[Collected data]
= Beginning of Section =
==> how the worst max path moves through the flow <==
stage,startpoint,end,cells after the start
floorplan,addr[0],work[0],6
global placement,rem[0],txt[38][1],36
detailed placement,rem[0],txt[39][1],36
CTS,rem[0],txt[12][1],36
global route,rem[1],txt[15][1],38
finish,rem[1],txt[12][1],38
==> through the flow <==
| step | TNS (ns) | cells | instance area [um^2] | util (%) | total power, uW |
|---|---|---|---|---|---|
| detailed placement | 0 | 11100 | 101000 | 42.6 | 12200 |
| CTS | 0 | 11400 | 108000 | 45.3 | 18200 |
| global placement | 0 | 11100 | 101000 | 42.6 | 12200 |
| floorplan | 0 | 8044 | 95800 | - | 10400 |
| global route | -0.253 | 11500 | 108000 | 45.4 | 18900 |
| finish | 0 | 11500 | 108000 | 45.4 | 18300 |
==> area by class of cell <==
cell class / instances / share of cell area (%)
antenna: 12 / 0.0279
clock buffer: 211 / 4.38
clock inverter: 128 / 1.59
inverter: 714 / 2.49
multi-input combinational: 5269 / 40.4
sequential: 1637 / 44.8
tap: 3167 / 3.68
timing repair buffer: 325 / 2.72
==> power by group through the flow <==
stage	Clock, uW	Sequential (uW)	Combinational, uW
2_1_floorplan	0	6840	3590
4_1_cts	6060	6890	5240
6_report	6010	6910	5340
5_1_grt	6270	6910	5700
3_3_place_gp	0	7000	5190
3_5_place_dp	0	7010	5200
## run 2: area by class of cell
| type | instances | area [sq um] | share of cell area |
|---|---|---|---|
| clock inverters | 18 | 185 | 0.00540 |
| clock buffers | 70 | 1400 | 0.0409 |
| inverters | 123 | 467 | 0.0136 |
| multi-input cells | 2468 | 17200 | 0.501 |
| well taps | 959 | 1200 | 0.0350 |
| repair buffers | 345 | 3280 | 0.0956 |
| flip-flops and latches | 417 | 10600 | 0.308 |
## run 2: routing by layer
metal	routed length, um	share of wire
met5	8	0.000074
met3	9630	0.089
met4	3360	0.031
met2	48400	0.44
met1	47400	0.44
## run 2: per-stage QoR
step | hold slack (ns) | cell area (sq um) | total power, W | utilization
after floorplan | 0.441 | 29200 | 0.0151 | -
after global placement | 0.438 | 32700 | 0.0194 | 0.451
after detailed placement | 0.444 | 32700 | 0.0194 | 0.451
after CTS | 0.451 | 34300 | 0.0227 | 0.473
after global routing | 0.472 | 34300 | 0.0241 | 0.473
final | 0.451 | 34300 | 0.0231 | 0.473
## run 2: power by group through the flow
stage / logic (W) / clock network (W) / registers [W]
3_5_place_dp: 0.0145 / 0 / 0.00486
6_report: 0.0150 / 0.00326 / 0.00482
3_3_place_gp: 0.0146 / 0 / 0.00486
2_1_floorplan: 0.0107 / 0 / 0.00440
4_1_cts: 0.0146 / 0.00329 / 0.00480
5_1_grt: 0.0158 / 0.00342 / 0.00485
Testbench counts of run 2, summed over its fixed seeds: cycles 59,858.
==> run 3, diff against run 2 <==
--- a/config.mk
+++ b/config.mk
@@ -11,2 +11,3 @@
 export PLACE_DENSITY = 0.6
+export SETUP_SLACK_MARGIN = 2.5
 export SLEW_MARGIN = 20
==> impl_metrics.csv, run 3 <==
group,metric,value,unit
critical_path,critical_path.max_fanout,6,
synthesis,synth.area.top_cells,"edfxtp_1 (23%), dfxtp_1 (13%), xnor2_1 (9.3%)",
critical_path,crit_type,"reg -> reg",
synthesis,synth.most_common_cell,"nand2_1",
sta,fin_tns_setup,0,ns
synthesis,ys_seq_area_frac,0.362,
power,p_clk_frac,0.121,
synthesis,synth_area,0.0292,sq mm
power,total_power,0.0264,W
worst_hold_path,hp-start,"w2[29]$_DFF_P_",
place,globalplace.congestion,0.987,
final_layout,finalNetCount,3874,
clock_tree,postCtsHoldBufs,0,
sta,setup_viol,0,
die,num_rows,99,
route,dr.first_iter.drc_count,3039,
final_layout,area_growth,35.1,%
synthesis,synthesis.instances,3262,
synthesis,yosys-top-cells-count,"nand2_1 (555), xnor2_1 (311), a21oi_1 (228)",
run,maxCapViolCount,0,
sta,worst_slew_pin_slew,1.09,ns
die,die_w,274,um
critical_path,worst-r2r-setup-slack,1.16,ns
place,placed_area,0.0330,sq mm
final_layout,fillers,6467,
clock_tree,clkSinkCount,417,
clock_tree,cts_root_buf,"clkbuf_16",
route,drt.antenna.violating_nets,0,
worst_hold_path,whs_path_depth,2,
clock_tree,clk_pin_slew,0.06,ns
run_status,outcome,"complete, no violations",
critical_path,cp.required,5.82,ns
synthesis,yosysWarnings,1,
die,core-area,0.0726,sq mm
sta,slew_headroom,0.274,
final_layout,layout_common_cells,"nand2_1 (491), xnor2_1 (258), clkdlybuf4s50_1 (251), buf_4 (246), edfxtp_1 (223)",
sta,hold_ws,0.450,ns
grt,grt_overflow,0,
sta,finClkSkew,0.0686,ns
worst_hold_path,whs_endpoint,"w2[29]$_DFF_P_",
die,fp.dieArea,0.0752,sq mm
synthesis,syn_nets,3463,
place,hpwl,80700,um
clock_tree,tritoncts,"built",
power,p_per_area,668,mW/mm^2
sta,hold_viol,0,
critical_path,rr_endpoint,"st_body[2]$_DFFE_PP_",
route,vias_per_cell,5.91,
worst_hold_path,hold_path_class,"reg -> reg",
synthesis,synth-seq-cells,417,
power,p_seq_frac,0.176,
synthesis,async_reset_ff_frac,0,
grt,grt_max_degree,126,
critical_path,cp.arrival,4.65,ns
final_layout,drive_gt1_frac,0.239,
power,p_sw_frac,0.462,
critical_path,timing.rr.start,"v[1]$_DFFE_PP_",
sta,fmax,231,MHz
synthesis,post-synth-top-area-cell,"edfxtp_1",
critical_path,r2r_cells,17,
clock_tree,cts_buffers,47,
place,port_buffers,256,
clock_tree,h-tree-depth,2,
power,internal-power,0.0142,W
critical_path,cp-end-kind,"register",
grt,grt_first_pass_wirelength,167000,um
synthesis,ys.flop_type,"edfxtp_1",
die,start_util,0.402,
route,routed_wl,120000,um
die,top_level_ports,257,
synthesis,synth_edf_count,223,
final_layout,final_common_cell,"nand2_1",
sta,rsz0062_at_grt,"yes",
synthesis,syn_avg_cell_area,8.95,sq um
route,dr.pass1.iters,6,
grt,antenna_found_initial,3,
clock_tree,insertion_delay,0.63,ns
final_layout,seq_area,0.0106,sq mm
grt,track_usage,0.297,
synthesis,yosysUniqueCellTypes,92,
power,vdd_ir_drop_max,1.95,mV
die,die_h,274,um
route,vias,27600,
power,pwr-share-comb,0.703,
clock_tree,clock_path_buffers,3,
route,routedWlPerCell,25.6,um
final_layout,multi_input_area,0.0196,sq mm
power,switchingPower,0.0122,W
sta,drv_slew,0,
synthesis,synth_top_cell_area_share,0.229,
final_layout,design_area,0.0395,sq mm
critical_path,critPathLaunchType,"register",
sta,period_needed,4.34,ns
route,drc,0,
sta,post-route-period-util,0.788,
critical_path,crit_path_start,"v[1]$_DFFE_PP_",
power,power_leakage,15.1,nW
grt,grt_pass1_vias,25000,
From an optimization exercise on the open Yosys and OpenROAD flow, aimed at small area; shortcuts taken in it are not production practice. Function was checked by simulation only, so behaviour that the tests miss may differ from the original. Power is estimated from default activity; no workload was simulated.

===== flow/design.v =====
module btqc (
    input  wire         clk,
    input  wire         rst,           
    input  wire         cmd_valid,
    output wire         cmd_ready,
    input  wire [127:0] cmd_data,
    output wire         resp_valid,
    output reg  [31:0]  resp_data,
    output wire         ev_valid,
    output wire [3:0]   ev_kind,
    output reg  [31:0]  ev_data,
    input  wire         ev_ack,
    input  wire [15:0]  ev_rdata
);
    localparam OP_INIT   = 8'h01, OP_SETCFG = 8'h02, OP_ENQ   = 8'h03,
               OP_CLRQ   = 8'h04, OP_QSIZE  = 8'h05, OP_QBYTES = 8'h06,
               OP_QOVF   = 8'h07, OP_FLUSH  = 8'h08, OP_XFER  = 8'h09,
               OP_FILL   = 8'h0A, OP_COPY   = 8'h0B, OP_SWCOPY = 8'h0C;
    localparam [5:0] S_IDLE    = 6'b00_0000,
                     S_RESP    = 6'b01_0000,
                     S_ENQ     = 6'b10_0000,
                     S_SLOT    = 6'b11_0000,
                     S_PREP    = 6'b11_0000,    
                     S_W1      = 6'b00_0001,    
                     S_W2      = 6'b01_0001,
                     S_W3      = 6'b10_0001,
                     S_W4      = 6'b11_0001,
                     S_SUFFIX  = 6'b00_0010,    
                     S_DW16    = 6'b00_0011,    
                     S_WAIT    = 6'b00_0100,    
                     S_GETSTEP = 6'b00_0101,    
                     S_SETSTEP = 6'b00_0110,    
                     S_SETSTEPF= 6'b01_0110,    
                     S_TAKEN   = 6'b00_0111,    
                     S_HALT    = 6'b00_1000,    
                     S_RESUME  = 6'b00_1001,    
                     S_RESUMEB = 6'b01_1001,    
                     S_SRCRD   = 6'b00_1010,    
                     S_PEND    = 6'b00_1011;    
    reg [5:0] state;
    assign ev_kind  = state[3:0];
    assign ev_valid = |state[3:0];
    wire   ev_fire  = ev_valid && ev_ack;
    reg [4:0]  effcap;         
    reg [4:0]  qcount;
    reg [3:0]  ovfidx;
    reg [19:0] qb;             
    reg        bok;            
    reg [19:0] bh;             
    reg        cfg_autoflush, cfg_ignover, cfg_hwdis, cfg_perbatch;
    localparam RW = 73;
    reg [16*RW-1:0] ring;
    reg [3:0]       ph;
    wire [RW-1:0]   rout = ring[16*RW-1:15*RW];
    reg [22:0] ps;             
    reg [15:0] pd;             
    reg [15:0] pl;             
    reg [15:0] pst;            
    reg [1:0]  pc;             
    reg [15:0] xr;             
    reg [15:0] kr;             
    reg        f_fl, f_xf, f_fill, f_copy, f_swc, f_enq;
    reg        hs;             
    reg        two;            
    reg        e2;             
    reg        usex;           
    reg        swm;            
    reg        taken, batchopen;
    reg        rbit;
    reg [1:0]  rsel;
    reg [1:0]  wcnt;           
    reg [4:0]  wq;             
    function [24:0] addf;
        input [23:0] a, b;
        input        ci;
        integer i;
        reg c;
        begin
            c = ci;
            for (i = 0; i < 24; i = i + 1) begin
                addf[i] = a[i] ^ b[i] ^ c;
                c = (a[i] & b[i]) | (c & (a[i] ^ b[i]));
            end
            addf[24] = c;
        end
    endfunction
    function gtf;
        input [23:0] a, b;
        reg [24:0] d;
        begin
            d   = addf(b, ~a, 1'b1);     
            gtf = !d[24];
        end
    endfunction
    wire        acc    = cmd_valid && cmd_ready;
    wire [7:0]  c_op   = cmd_data[127:120];
    wire [23:0] c_src  = cmd_data[119:96];
    wire [15:0] c_dst  = cmd_data[95:80];
    wire [15:0] c_len  = cmd_data[79:64];
    wire [15:0] c_step = cmd_data[63:48];
    wire [7:0]  c_val  = cmd_data[47:40];
    wire [1:0]  c_cls  = cmd_data[33:32];
    wire [31:0] c_aux  = cmd_data[31:0];
    wire z_srch = (c_src[23:16] == 8'd0);
    wire z_srcm = (c_src[15:1] == 15'd0);
    wire z_src0 = !c_src[0];
    wire z_dst  = (c_dst == 16'd0);
    wire z_len  = (c_len == 16'd0);
    wire z_step = (c_step == 16'd0);
    wire z_val  = (c_val == 8'd0);
    wire z_rsv  = (cmd_data[39:34] == 6'd0);
    wire z_cls  = (c_cls == 2'd0);
    wire z_auxh = (c_aux[31:4] == 28'd0);
    wire z_auxl = (c_aux[3:0] == 4'd0);
    wire z_src  = z_srch && z_srcm && z_src0;
    wire z_mid  = z_val && z_rsv;                        
    reg  c_ok;
    always @* begin
        case (c_op)
            OP_INIT:   c_ok = z_src && z_dst && z_step && z_mid && z_cls;
            OP_SETCFG: c_ok = z_src && z_dst && z_len && z_step && z_mid && z_cls && z_auxh;
            OP_ENQ, OP_XFER:
                       c_ok = z_src0 && z_mid && (c_cls != 2'd3) && z_auxh && z_auxl;
            OP_CLRQ, OP_QSIZE, OP_QBYTES, OP_QOVF, OP_FLUSH:
                       c_ok = z_src && z_dst && z_len && z_step && z_mid && z_cls && z_auxh && z_auxl;
            OP_FILL:   c_ok = z_src && z_rsv && z_cls && z_auxh && z_auxl;
            OP_COPY:   c_ok = z_srch && z_mid && z_cls && z_auxh && z_auxl;
            OP_SWCOPY: c_ok = z_src0 && z_dst && z_mid && z_cls;
            default:   c_ok = 1'b0;
        endcase
    end
    wire [15:0] p_opnd   = f_fill ? {15'h7FFF, ~pd[0]} : ps[15:0];
    wire [24:0] p_sum_f  = addf({8'd0, pl}, {8'd0, p_opnd}, 1'b0);
    wire [16:0] p_sum    = p_sum_f[16:0];
    wire        p_over   = p_sum[16] && (p_sum[15:0] != 16'd0);
    wire        p_cross  = p_over && (f_enq || f_xf);
    wire [15:0] p_plen   = (p_cross || (f_fill && p_over)) ? p_sum[15:0] :
                           (f_fill ? {15'd0, |pl} : pl);
    wire [24:0] qcnt_inc = addf({19'd0, qcount}, 24'd0, 1'b1);
    wire        enq_full = !gtf({19'd0, effcap}, {19'd0, qcount}) ||
                           (p_cross && !gtf({19'd0, effcap}, qcnt_inc[23:0]));
    wire [24:0] ps_hi1_f = addf({17'd0, ps[22:16]}, 24'd0, 1'b1);
    wire [6:0]  ps_hi1  = ps_hi1_f[6:0];
    wire [22:0] ss      = hs ? {ps_hi1, 16'd0} : ps;           
    wire [24:0] hid_f   = addf({8'd0, pd}, {8'd0, ~ps[15:0]}, 1'b1);
    wire [15:0] sd      = hs ? hid_f[15:0] : pd;               
    wire [24:0] remw_f  = addf({8'd0, ~ps[15:0]}, 24'd0, 1'b1);
    wire [15:0] remw    = remw_f[15:0];                        
    wire [15:0] estep   = usex ? xr : pst;
    wire [31:0] w1 = {8'h94, pl[15:8], 8'h93, pl[7:0]};
    wire [24:0] w2_f = addf({16'd0, estep[15:8]}, {16'd0, 8'h8F}, 1'b0);       
    wire [24:0] w2_g = addf({8'd0, 8'h96, ss[15:8]}, 24'd0, w2_f[8]);
    wire [31:0] w2 = {w2_g[15:0], w2_f[7:0], estep[7:0]};
    wire [31:0] w3 = {8'h97, 1'b0, ss[22:16], 8'h95, ss[7:0]};
    wire [31:0] trig = f_swc ? {xr, pd} :
                       {~pc[1] & pc[0], ~(pc[1] & pc[0]), sd[13:0], 8'h00,
                        1'b1, pc[1] & pc[0], 1'b0, pc[1] & ~pc[0], 2'b00, sd[15:14]};
    wire [6:0]  ahi     = hs ? ps_hi1 : ps[22:16];
    wire [15:0] stepout = (state == S_SETSTEPF || usex) ? xr :
                          {f_fl ? 8'h00 : pst[15:8], pst[7:0]};
    reg [31:0] cw;
    always @* begin
        case (state[5:4])
            2'd0:    cw = w1;
            2'd1:    cw = w2;
            2'd2:    cw = w3;
            default: cw = trig;
        endcase
    end
    always @* begin
        ev_data[31:24] = cw[31:24];
        ev_data[23:16] = (state[3:0] == S_SRCRD[3:0]) ? {ahi, kr[15]} : cw[23:16];
        case (state[3:0])
            4'd1:    ev_data[15:0] = cw[15:0];
            4'd2:    ev_data[15:0] = {8'h97, f_fill ? 8'h80 : 8'hC0};
            4'd3:    ev_data[15:0] = f_fl ? pst : xr;
            4'd10:   ev_data[15:0] = {kr[14:0], 1'b0};
            default: ev_data[15:0] = stepout;
        endcase
    end
    assign cmd_ready  = (state == S_IDLE) && (wcnt == 2'd0);
    assign resp_valid = (state == S_RESP);
    always @* begin
        case (rsel)
            2'd0: resp_data = {31'd0, rbit};
            2'd1: resp_data = {27'd0, qcount};
            2'd2: resp_data = {11'd0, qb, 1'b0};
            default: resp_data = {28'd0, ovfidx};
        endcase
    end
    wire [15:0] elen   = e2 ? remw : pl;
    wire [24:0] qb_f   = addf({4'd0, qb}, {8'd0, elen}, 1'b0);
    wire [19:0] qb_new = qb_f[19:0];
    wire        eover  = bok && gtf({4'd0, qb_new}, {4'd0, bh});
    wire        epend  = cfg_autoflush && (qb_new != 20'd0);
    wire [4:0]  nflush  = (ovfidx != 4'd0 && cfg_ignover) ? {1'b0, ovfidx} : qcount;
    wire        fl_done = (wq == nflush);
    wire        fl_hit  = (ph == wq[3:0]);
    wire        rwr   = (wcnt != 2'd0) && (ph == wq[3:0]);
    wire [RW-1:0] rin = {pc, pst, pl, sd, ss};
    always @(posedge clk) begin
        ring <= {ring[15*RW-1:0], rwr ? rin : rout};
    end
    wire [24:0] ph_inc = addf({20'd0, ph}, 24'd0, 1'b1);
    wire [24:0] wq_inc = addf({19'd0, wq}, 24'd0, 1'b1);
    wire [24:0] kr_inc = addf({8'd0, kr}, 24'd0, 1'b1);
    wire [24:0] pl_dec = addf({8'd0, pl}, 24'hFFFFFF, 1'b0);
    wire unit_end = ev_fire && (
        (state == S_W4 && (swm ? (pl == 16'd0) :
                           (!f_fill && ((f_fl && cfg_perbatch) || taken)))) ||
        (state == S_DW16 && (swm ? (pl == 16'd1) : taken)) ||
        (state == S_RESUME));
    always @(posedge clk) begin
        if (rst) begin
            state         <= S_IDLE;
            effcap        <= 5'd0;
            qcount        <= 5'd0;
            ovfidx        <= 4'd0;
            qb            <= 20'd0;
            bok           <= 1'b0;
            cfg_autoflush <= 1'b0;
            cfg_ignover   <= 1'b0;
            cfg_hwdis     <= 1'b0;
            cfg_perbatch  <= 1'b0;
            wcnt          <= 2'd0;
            ph            <= 4'd0;
        end else begin
            ph <= ph_inc[3:0];
            if (rwr) begin
                wq   <= wq_inc[4:0];
                wcnt <= {wcnt[1] & wcnt[0], ~wcnt[0]};
                if (hs) begin
                    hs <= 1'b0;
                    pl <= remw;
                end
            end
            case (state)
            S_IDLE: begin
                if (acc) begin
                    ps     <= (c_op == OP_COPY) ? {7'd0, c_src[15:0]} : c_src[23:1];
                    pd     <= (c_op == OP_SWCOPY) ? c_aux[15:0] : c_dst;
                    pl     <= c_len;
                    pst    <= c_step;
                    pc     <= {c_cls[1] | (c_op == OP_COPY), c_cls[0] | (c_op == OP_COPY)};
                    xr     <= (c_op == OP_SWCOPY) ? c_aux[31:16] : {c_val, c_val};
                    f_fl   <= (c_op == OP_FLUSH);
                    f_xf   <= (c_op == OP_XFER);
                    f_fill <= (c_op == OP_FILL);
                    f_enq  <= (c_op == OP_ENQ);
                    f_copy <= (c_op == OP_COPY);
                    f_swc  <= (c_op == OP_SWCOPY);
                    hs     <= 1'b0;
                    e2     <= 1'b0;
                    usex   <= 1'b0;
                    swm    <= (c_op == OP_SWCOPY);
                    wq     <= 5'd0;
                    batchopen <= 1'b0;
                    rsel   <= 2'd0;
                    rbit   <= 1'b1;
                    if (!c_ok) begin
                        rbit  <= 1'b0;
                        state <= S_RESP;
                    end else begin
                        case (c_op)
                        OP_INIT: begin
                            effcap <= ((|c_len[15:5]) || (c_len[4] && (|c_len[3:0]))) ? 5'd16 : c_len[4:0];
                            bok    <= (c_aux != 32'd0) && (c_aux[31:21] == 11'd0);
                            bh     <= c_aux[20:1];
                            qcount <= 5'd0;
                            ovfidx <= 4'd0;
                            qb     <= 20'd0;
                            state  <= S_RESP;
                        end
                        OP_SETCFG: begin
                            cfg_autoflush <= c_aux[0];
                            cfg_ignover   <= c_aux[1];
                            cfg_hwdis     <= c_aux[2];
                            cfg_perbatch  <= c_aux[3];
                            state         <= S_RESP;
                        end
                        OP_CLRQ: begin
                            qcount <= 5'd0;
                            ovfidx <= 4'd0;
                            qb     <= 20'd0;
                            state  <= S_RESP;
                        end
                        OP_QSIZE: begin
                            rsel  <= 2'd1;
                            state <= S_RESP;
                        end
                        OP_QBYTES: begin
                            rsel  <= 2'd2;
                            state <= S_RESP;
                        end
                        OP_QOVF: begin
                            rsel  <= 2'd3;
                            state <= S_RESP;
                        end
                        OP_SWCOPY: state <= S_SETSTEP;
                        OP_FLUSH:  state <= S_WAIT;
                        default:   state <= S_PREP;     
                        endcase
                    end
                end
            end
            S_RESP: state <= S_IDLE;
            S_PREP: begin
                if (!f_fl) begin
                    pl  <= p_plen;
                    hs  <= p_cross;
                    two <= p_cross;
                    if (!f_enq)
                        state <= S_WAIT;
                    else if (enq_full) begin
                        rbit  <= 1'b0;
                        state <= S_RESP;
                    end else begin
                        wq    <= qcount;
                        wcnt  <= {p_cross, ~p_cross};
                        state <= S_ENQ;
                    end
                end
            end
            S_ENQ: begin
                qcount <= qcnt_inc[4:0];
                qb     <= qb_new;
                if (eover && ovfidx == 4'd0)
                    ovfidx <= qcount[3:0];
                rbit <= !(eover && cfg_ignover);
                if (epend)
                    state <= S_PEND;
                else if (two && !e2) begin
                    e2    <= 1'b1;
                    state <= S_ENQ;
                end else
                    state <= S_RESP;
            end
            S_PEND: begin
                if (ev_fire) begin
                    if (two && !e2) begin
                        e2    <= 1'b1;
                        state <= S_ENQ;
                    end else
                        state <= S_RESP;
                end
            end
            S_WAIT: begin
                if (ev_fire) begin
                    if (f_fl)
                        state <= S_GETSTEP;
                    else if (f_fill)
                        state <= (pst != 16'hFFFF) ? S_SETSTEP : S_W1;
                    else if (hs || pst == 16'hFFFF)
                        state <= S_GETSTEP;
                    else begin
                        swm   <= f_xf && cfg_hwdis;
                        state <= S_SETSTEP;
                    end
                end
            end
            S_GETSTEP: begin
                if (ev_fire) begin
                    xr <= ev_rdata;
                    if (f_fl)
                        state <= S_SLOT;
                    else begin
                        usex <= 1'b1;
                        if (f_xf && cfg_hwdis) begin
                            swm   <= 1'b1;
                            state <= S_SETSTEP;
                        end else
                            state <= S_W1;
                    end
                end
            end
            S_SETSTEP: begin
                if (swm)
                    kr <= hs ? 16'd0 : {f_fl ? w2[23:16] : ps[15:8], ps[7:0]};
                if (ev_fire) state <= swm ? S_W4 : S_W1;
            end
            S_W1: begin
                if (ev_fire) state <= f_fill ? S_SUFFIX : S_W2;
            end
            S_W2: begin
                if (ev_fire) state <= S_W3;
            end
            S_W3: begin
                if (ev_fire)
                    state <= f_copy ? S_SUFFIX :
                             (f_fl && cfg_perbatch && batchopen) ? S_HALT : S_TAKEN;
            end
            S_SUFFIX: begin
                if (ev_fire) state <= S_TAKEN;
            end
            S_TAKEN: begin
                if (ev_fire) begin
                    taken <= ev_rdata[0];
                    if (f_fl && cfg_perbatch) batchopen <= 1'b1;
                    state <= S_HALT;
                end
            end
            S_HALT: begin
                if (ev_fire) state <= S_W4;
            end
            S_W4: begin
                if (ev_fire) begin
                    if (swm)
                        state <= S_SRCRD;
                    else if (f_fill)
                        state <= S_DW16;
                    else
                        state <= S_RESUME;
                end
            end
            S_DW16: begin
                if (ev_fire) begin
                    if (swm) begin
                        kr <= kr_inc[15:0];
                        if (kr == 16'hFFFF && !hs) ps[22:16] <= ps_hi1;
                        pl <= pl_dec[15:0];
                        state <= S_SRCRD;
                    end else
                        state <= S_RESUME;
                end
            end
            S_SRCRD: begin
                if (ev_fire) begin
                    if (f_fl) pst <= ev_rdata;
                    else      xr  <= ev_rdata;
                    state <= S_DW16;
                end
            end
            S_RESUMEB: begin
                if (ev_fire) state <= S_SETSTEPF;
            end
            S_SETSTEPF: begin
                if (ev_fire) begin
                    qcount <= 5'd0;
                    ovfidx <= 4'd0;
                    qb     <= 20'd0;
                    state  <= S_RESP;
                end
            end
            default: ;
            endcase
            if (unit_end) begin
                if (f_fl)
                    state <= S_SLOT;
                else if (hs) begin
                    hs    <= 1'b0;
                    pl    <= remw;
                    usex  <= 1'b0;
                    swm   <= 1'b0;
                    state <= S_WAIT;
                end else
                    state <= S_RESP;
            end
            if ((state == S_SLOT && f_fl) || (unit_end && f_fl) ||
                (state == S_GETSTEP && f_fl && ev_fire)) begin
                if (fl_done)
                    state <= (batchopen && !taken) ? S_RESUMEB : S_SETSTEPF;
                else if (fl_hit) begin
                    {pc, pst, pl, pd, ps} <= rout;
                    wq    <= wq_inc[4:0];
                    swm   <= cfg_hwdis;
                    state <= cfg_hwdis ? S_SETSTEP : S_W1;
                end else
                    state <= S_SLOT;
            end
        end
    end
endmodule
= End of Section =
DIRECTIONS FOR THIS TASK.
Give back, verbatim, the lines from the top of the entries above through the line containing "45.3 | 18200 |".

RESPONSE AREA.
==> how the worst max path moves through the flow <==
stage,startpoint,end,cells after the start
floorplan,addr[0],work[0],6
global placement,rem[0],txt[38][1],36
detailed placement,rem[0],txt[39][1],36
CTS,rem[0],txt[12][1],36
global route,rem[1],txt[15][1],38
finish,rem[1],txt[12][1],38
==> through the flow <==
| step | TNS (ns) | cells | instance area [um^2] | util (%) | total power, uW |
|---|---|---|---|---|---|
| detailed placement | 0 | 11100 | 101000 | 42.6 | 12200 |
| CTS | 0 | 11400 | 108000 | 45.3 | 18200 |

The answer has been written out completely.